Bce, Nouy: banche e problema crediti deteriorati. “Come in una maratona”

8 Giugno 2016, di Laura Naka Antonelli

Non sono solo le banche italiane ad avere un problema con la questione dei crediti deteriorati. Lo ha detto chiaramente Danièle Nouy, presidente del Comitato di vigilanza della Bce, che ha equiparato la gestione del problema con una “maratona”. Così ha detto Nouy:

“In un certo senso è come una maratona”, dal momento che “non si intravedono banche che si stanno avvicinando al traguardo, c’è ancora del lavoro da fare e gli stessi banchieri dovranno decidere se agire in modo più rapido, magari per cogliere alcune opportunità, oppure se preferire procedere in modo più graduale, trascinando tuttavia il problema per un arco di tempo più lungo”. Detto questo, non si tratta di una “questione che riguarda solo le banche italiane”.
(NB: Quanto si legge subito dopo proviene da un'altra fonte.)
`src/rtl/lfsr_pkg.sv`:
```
// Shared constants and the next-state function for the 16-bit Fibonacci LFSR
// (polynomial x^16 + x^14 + x^13 + x^11 + 1).
package lfsr_pkg;

  localparam int WIDTH = 16;

  localparam int TAP_A = 15;
  localparam int TAP_B = 13;
  localparam int TAP_C = 12;
  localparam int TAP_D = 10;

  // All-zero is the lock-up state, so a zero seed request is replaced by this.
  localparam logic [WIDTH-1:0] DEFAULT_SEED = 16'hABCD;

  function automatic logic [WIDTH-1:0] lfsr_next(input logic [WIDTH-1:0] s);
    logic fb;
    fb = s[TAP_A] ^ s[TAP_B] ^ s[TAP_C] ^ s[TAP_D];
    return {s[WIDTH-2:0], fb};
  endfunction

endpackage

```
`src/rtl/lfsr16_dff_r.sv`:
```
// Generic W-bit D register. Synchronous active-high reset loads rst_val,
// which may be a live signal rather than a constant.
module dff_r #(
  parameter int W = 16
) (
  input  logic         clk,
  input  logic         reset,
  input  logic [W-1:0] rst_val,
  input  logic [W-1:0] d,
  output logic [W-1:0] q
);

  always_ff @(posedge clk) begin
    if (reset) q <= rst_val;
    else       q <= d;
  end

endmodule

```
`src/rtl/lfsr16.sv`:
```
// 16-bit maximal-length LFSR with seed capture and a one-cycle wrap pulse each
// time the sequence returns to the captured seed. All outputs are registered.
module lfsr16 #(
  parameter int               WIDTH        = lfsr_pkg::WIDTH,
  parameter logic [WIDTH-1:0] DEFAULT_SEED = lfsr_pkg::DEFAULT_SEED
) (
  input  logic             clk,
  input  logic             reset,
  input  logic [WIDTH-1:0] seed_in,
  input  logic             enable,
  output logic [WIDTH-1:0] state,
  output logic             wrap,
  output logic [WIDTH-1:0] step_cnt
);

  import lfsr_pkg::lfsr_next;

  logic [WIDTH-1:0] seed_sel;
  logic [WIDTH-1:0] seed_q;
  logic [WIDTH-1:0] next_state;
  logic             hit;
  logic [WIDTH-1:0] state_d;
  logic [WIDTH-1:0] cnt_d;
  logic             wrap_d;

  // Reset path: zero would lock the register, so it is never loaded.
  assign seed_sel   = (seed_in == '0) ? DEFAULT_SEED : seed_in;
  assign next_state = lfsr_next(state);
  assign hit        = (next_state == seed_q);

  // Run/hold mux; reset priority lives inside the registers.
  always_comb begin
    state_d = state;
    cnt_d   = step_cnt;
    wrap_d  = 1'b0;
    if (enable) begin
      state_d = next_state;
      cnt_d   = hit ? '0 : step_cnt + 1'b1;
      wrap_d  = hit;
    end
  end

  dff_r #(.W(WIDTH)) u_state (
    .clk     (clk),
    .reset   (reset),
    .rst_val (seed_sel),
    .d       (state_d),
    .q       (state)
  );

  dff_r #(.W(WIDTH)) u_seed (
    .clk     (clk),
    .reset   (reset),
    .rst_val (seed_sel),
    .d       (seed_q),
    .q       (seed_q)
  );

  dff_r #(.W(WIDTH)) u_cnt (
    .clk     (clk),
    .reset   (reset),
    .rst_val ('0),
    .d       (cnt_d),
    .q       (step_cnt)
  );

  dff_r #(.W(1)) u_wrap (
    .clk     (clk),
    .reset   (reset),
    .rst_val (1'b0),
    .d       (wrap_d),
    .q       (wrap)
  );

endmodule

```
`config.mk`:
```
export PLATFORM = sky130hd
export DESIGN_NAME = lfsr16
export DESIGN_NICKNAME = d
export VERILOG_FILES = /design/src/rtl/lfsr_pkg.sv /design/src/rtl/lfsr16_dff_r.sv /design/src/rtl/lfsr16.sv
export SDC_FILE = /design/constraint.sdc
export NUM_CORES = 1
export LEC_CHECK = 0
export BUFFER_PORTS_ARGS = -buffer_cell sky130_fd_sc_hd__buf_2
export CORE_UTILIZATION = 35
export CTS_CLUSTER_SIZE = 25
export DETAILED_ROUTE_END_ITERATION = 8
export SLEW_MARGIN = 15
export SYNTH_ARGS = -nofsm -noshare
export SYNTH_HDL_FRONTEND = slang
export SYNTH_SLANG_ARGS = --single-unit
```
`constraint.sdc`:
```
create_clock -name clk -period 2.3 [get_ports clk]
set_input_delay 0.345 -clock clk [delete_from_list [all_inputs] [get_ports clk]]
set_output_delay 0.345 -clock clk [all_outputs]
set_load 0.1 [all_outputs]
```
* Word-level counts from Yosys, hierarchy flattened
Cells that the tools add are included.
** Operators by class
- Shift-type cells :: 0
- $lt $le $gt $ge :: 0
- Mux-type cells :: 4
- Multipliers :: 0
- Divide/modulo/power cells :: 0
- $add $sub $neg :: 1
- Equal/unequal tests :: 1
- Reductions and logical operators :: 3
- Bitwise operators :: 4
** Operator list (number)
- 16-bit 2-to-1 mux :: 4
- 16-bit by 1-bit adder with 16-bit output (second input constant) :: 1
- 16-bit equality test :: 1
- 16-bit zero test :: 1
- 1-bit bitwise XOR :: 3
- 2-bit nonzero test :: 1
- 2-bit OR reduction :: 1
- 1-bit inverter :: 1
** Storage, ports and cells
- Bits in latches :: 0
- Bits in writable memories :: 0
- Bits in registers :: 49
- Output and inout port bits :: 33
- Memories kept :: 0
- ROM bits :: 0

* Depth between registers and ports, before layout
- Depth in word-level cells :: 5
- Gate-level depth with buffers :: 6

* Cells and area by module
From an unflattened synthesis, not the netlist that was laid out.
** Second synthesis, totals
- Cells, all modules :: 231
- Area, all modules :: 2661.3 um^2
** By module, submodules not included
- dff_r at u_cnt ... :: area each 569.3 um^2, instances 3, cells each 34, seq. area each 320.3 um^2
- lfsr16 :: area each 918.4 um^2, instances 1, cells each 127, seq. area each 0.0 um^2
- dff_r at u_wrap :: area each 35.0 um^2, instances 1, cells each 2, seq. area each 20.0 um^2

* Least setup slack after synthesis
Ideal clock, no wire load.
- Path kind :: flip-flop to flip-flop
- Start :: register u_cnt.q[2]
- End :: register u_cnt.q[15]
- Path buffers :: 0
- Cell stages (with the launch flop) :: 6
- Data required time :: 2.167 ns
- Path slack :: 0.044 ns
- Library setup time :: 0.133 ns
- Arrival time :: 2.123 ns
- Path through :: dfxtp_1 and4_2 nand4_4 nor4_1 xnor2_1 nor3_1
** On the way
- Cells in the longest elaborated chain, start to end :: 2
** RTL lines
- start, declared :: line lfsr16_dff_r.sv:10 : output logic [W-1:0] q
- start signal, assigned :: line lfsr16_dff_r.sv:14 : if (reset) q <= rst_val;
- 16-bit by 1-bit adder with 16-bit output :: line lfsr16.sv:38 : cnt_d = hit ? '0 : step_cnt + 1'b1;
- 16-bit 2-to-1 mux :: line lfsr16.sv:38
No other way between the ends.
A chain may end at the register's enable or synchronous reset.

* Final worst setup path
- Start :: register u_state.q[12]
- End :: register u_wrap.q
** On the way
- Cells in the longest elaborated chain, start to end :: 3
** RTL lines
- start, declared :: line lfsr16_dff_r.sv:10
- start signal, assigned :: line lfsr16_dff_r.sv:14
- 1-bit bitwise XOR (2 in a row) :: line lfsr_pkg.sv:17 : fb = s[TAP_A] ^ s[TAP_B] ^ s[TAP_C] ^ s[TAP_D];
- 16-bit equality test * :: line lfsr16.sv:29 : assign hit = (next_state == seed_q);
- end signal, assigned :: line lfsr16_dff_r.sv:14
- end, declared :: line lfsr16_dff_r.sv:10
Mark *: on every way between the ends. The rest lies on a longest branch, timed or not.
Nouy ha parlato nel corso di un convegno organizzato dalla banca Usa Goldman Sachs, a Parigi.

Ancora sull’Italia, il funzionario della Bce ha affermato che i provvedimenti adottati dalle autorità italiane sulle banche “vanno nella direzione giusta”, in quanto “sosterranno il consolidamento del settore bancario nell’area euro”.